Numerous cultures believe that cheek dimples are a good luck charm that entices people who think they are physically attractive, but they are also associated with heroism and innocence. Medical research debates whether cheek dimples can be inherited but it is certain that humans with cheek dimples are more likely to have them in both cheeks.
Depth and length appearances are affected by the shape of the skull and dimples can appear and disappear due to age. There are four types of facial dimples, including cheek, and the cleft chin (sometimes nicknamed a “chin dimple”).
Cheek dimples when present, show up when a person makes a facial expression, such as smiling, whereas a chin dimple is a small line on the chin that stays on the chin without making any specific facial expressions BUT may appear and disappear over an extended period; Cheek dimples can occur in any person, but some studies have suggested that dimples (both cheek and chin) are more common in females and can be either permanent or transient (ageing makes dimples appear/disappear due to facial development and muscle growth).
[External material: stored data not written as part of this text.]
==> src/rtl/edge_irq_gpio.sv <==
`timescale 1ns/1ps
module edge_irq_gpio
   import eeg_pkg::*;
#(
   parameter int NUM_PINS    = 6,
   parameter int SYNC_STAGES = 2,
   parameter bit IRQ_REG     = 1'b1
) (
   input  logic                clk,
   input  logic                rst_n,
   input  logic [NUM_PINS-1:0] pin_i,
   output logic [NUM_PINS-1:0] pin_o,
   output logic [NUM_PINS-1:0] pin_oe,
   input  logic                reg_wr,
   input  logic                reg_rd,
   input  logic [REG_AW-1:0]   reg_addr,
   input  logic [NUM_PINS-1:0] reg_wdata,
   output logic [NUM_PINS-1:0] reg_rdata,
   output logic                reg_rvalid,
   output logic                pm_irq_n,
   output logic                sm_irq_n
);
   if (NUM_PINS < 1 || NUM_PINS > 32) begin : g_bad_pins
      $error("edge_irq_gpio: NUM_PINS must lie in 1..32");
   end
   if (SYNC_STAGES < 2) begin : g_bad_sync
      $error("edge_irq_gpio: SYNC_STAGES must be at least 2");
   end

   localparam logic [REG_AW-1:0] STS_ADDR [NUM_STS] = '{A_PMSTS, A_SMSTS, A_EVSTS};

   logic [NUM_PINS-1:0] sync_v;
   logic [NUM_PINS-1:0] edge_v;
   logic [NUM_PINS-1:0] mode, pol, dir, odrn, dout, pmen, smen;
   logic [NUM_PINS-1:0] sts [NUM_STS];
   logic [NUM_PINS-1:0] pm_sts, sm_sts, ev_sts;
   logic                pm_act, sm_act;
   logic [NUM_PINS-1:0] rd_mux;

   eeg_sync_edge #(
      .NUM_PINS    (NUM_PINS),
      .SYNC_STAGES (SYNC_STAGES)
   ) u_sync (
      .clk    (clk),
      .rst_n  (rst_n),
      .pin_i  (pin_i),
      .sync_o (sync_v),
      .edge_o (edge_v)
   );

   eeg_ctrl_regs #(
      .NUM_PINS (NUM_PINS)
   ) u_regs (
      .clk   (clk),
      .rst_n (rst_n),
      .wr    (reg_wr),
      .addr  (reg_addr),
      .wdata (reg_wdata),
      .mode  (mode),
      .pol   (pol),
      .dir   (dir),
      .odrn  (odrn),
      .dout  (dout),
      .pmen  (pmen),
      .smen  (smen)
   );

   for (genvar k = 0; k < NUM_STS; k++) begin : g_sts
      eeg_w1c #(
         .WIDTH (NUM_PINS)
      ) u_w1c (
         .clk      (clk),
         .rst_n    (rst_n),
         .set_i    (edge_v),
         .clr_we   (reg_wr && (reg_addr == STS_ADDR[k])),
         .clr_mask (reg_wdata),
         .q        (sts[k])
      );
   end

   assign pm_sts = sts[0];
   assign sm_sts = sts[1];
   assign ev_sts = sts[2];

   assign pm_act = |(pm_sts & pmen & mode);
   assign sm_act = |(sm_sts & smen & mode);

   if (IRQ_REG) begin : g_irq_ff
      always_ff @(posedge clk or negedge rst_n) begin
         if (!rst_n) begin
            pm_irq_n <= 1'b1;
            sm_irq_n <= 1'b1;
         end else begin
            pm_irq_n <= ~pm_act;
            sm_irq_n <= ~sm_act;
         end
      end
   end else begin : g_irq_comb
      assign pm_irq_n = ~pm_act;
      assign sm_irq_n = ~sm_act;
   end

   eeg_pad #(
      .NUM_PINS (NUM_PINS)
   ) u_pad (
      .mode   (mode),
      .pol    (pol),
      .dir    (dir),
      .odrn   (odrn),
      .dout   (dout),
      .pin_o  (pin_o),
      .pin_oe (pin_oe)
   );

   always_comb begin
      case (reg_addr)
         A_MODE:  rd_mux = mode;
         A_POL:   rd_mux = pol;
         A_DIR:   rd_mux = dir;
         A_ODRN:  rd_mux = odrn;
         A_DATA:  rd_mux = sync_v ^ pol;
         A_PMEN:  rd_mux = pmen;
         A_SMEN:  rd_mux = smen;
         A_PMSTS: rd_mux = pm_sts;
         A_SMSTS: rd_mux = sm_sts;
         A_EVSTS: rd_mux = ev_sts;
         default: rd_mux = '0;
      endcase
   end

   always_ff @(posedge clk or negedge rst_n) begin
      if (!rst_n) begin
         reg_rdata  <= '0;
         reg_rvalid <= 1'b0;
      end else begin
         reg_rvalid <= reg_rd;
         if (reg_rd) reg_rdata <= rd_mux;
      end
   end
endmodule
Back dimples are indentations on your lower back over the joint where your pelvis and spine meet and just above your butt. They’re created by a short ligament that attaches your superior iliac spine — the outside edge of the iliac bone — and your skin. These back dimples are also called dimples of Venus and are generally accepted by the medical community. The name originates from Venus, the Roman goddess of beauty, as back dimples are often associated with beauty in women and more common in females.
A study has shown that one cannot make them appear through exercise, since there’s no muscle in the area to tone but losing weight can cause back dimples to become more prominent. Back dimples and sacral dimples have some similarities, but there are also several important differences.
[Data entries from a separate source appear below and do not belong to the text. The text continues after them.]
[src/rtl/tpr_core.sv]
// Module: tpr_core
// Twisted-ring register. On each strobe it shifts by one stage, or it clears
// a single stage when the guard reports an illegal pattern. Also raises a
// one-clock correction pulse. Assumes step lasts one clock.
module tpr_core
    import tpr_pkg::*;
#(
    parameter ring_t INIT_STATE = '0
) (
    input  logic  clk,
    input  logic  rst_n,
    input  logic  step,
    input  seq_e  kind,
    output ring_t q,
    output logic  fix
);

    ring_t shifted;
    ring_t nxt;

    // Purpose: the feedback stage takes the inverted last stage.
    always_comb shifted[0] = ~q[RING_LEN-1];

    // Purpose: every other stage takes the stage before it.
    for (genvar i = 1; i < RING_LEN; i++) begin : g_shift
        always_comb shifted[i] = q[i-1];
    end

    // Purpose: choose between a normal advance and a single-stage clear.
    always_comb begin
        case (kind)
            SEQ_ALL_HI: nxt = q & ~(ring_t'(1) << CLR_HI);
            SEQ_ALL_LO: nxt = q & ~(ring_t'(1) << CLR_LO);
            default:    nxt = shifted;
        endcase
    end

    // Purpose: ring register, loaded on reset and updated on strobes.
    always_ff @(posedge clk) begin
        if (!rst_n)
            q <= INIT_STATE;
        else if (step)
            q <= nxt;
    end

    // Purpose: one-clock pulse after a strobe that corrected the ring.
    always_ff @(posedge clk) begin
        if (!rst_n)
            fix <= 1'b0;
        else
            fix <= step && (kind != SEQ_OK);
    end

endmodule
People with back dimples have a dimple on each side of their lower back, while people with a sacral dimple usually just have one dimple just above the crease in the buttocks usually present at birth. Both types of dimples are also usually harmless. But while back dimples are purely cosmetic, a sacral dimple is sometimes associated with certain medical conditions, including:
• Spina bifida occulta, which is a very mild form of spina bifida. In spina bifida occulta, the spine doesn’t close completely, but the spinal cord still stays within the spinal canal. It usually doesn’t cause any symptoms.
• Tethered cord syndrome, which is when tissue attaches the spinal cord to the spinal canal. This keeps the spinal cord from hanging freely and limits the cord’s movements. Tethered cord syndrome can cause leg weakness and numbness, as well as bladder or bowel incontinence.
The risk of having one of these spinal problems increases if one of the following is present near a sacral dimple at birth: a tuft of hair, skin tag, skin discolouration and bruising. Treatment is usually not necessary for spina bifida occulta or tethered cord syndrome. However, if a baby is born with a sacral dimple and other risk factors, the healthcare provider will likely do an MRI or ultrasound to see if there are any spinal cord issues. Many myths about back dimples centre around their benefit to your sex life as some people say that women who have back dimples can orgasm more easily because they’re a sign of good circulation in the pelvic region.
Some even claim that people — especially women — can orgasm just from having a partner push on the dimples.
Second, if you have back dimples you apparently have much easier sex.
The back dimples are indicators of good health and an amazing sex life apparently.
According to Cosmopolitan, having these little indents can make it easier for you to have an orgasm because the dimples facilitate good circulation around the pelvis area, and that helps you climax. One claim that’s supported by some evidence is that men find dimples of Venus attractive in women. This may be an evolutionary preference linked to pregnancy-related benefits, such as pelvic stability and the ability to bear weight.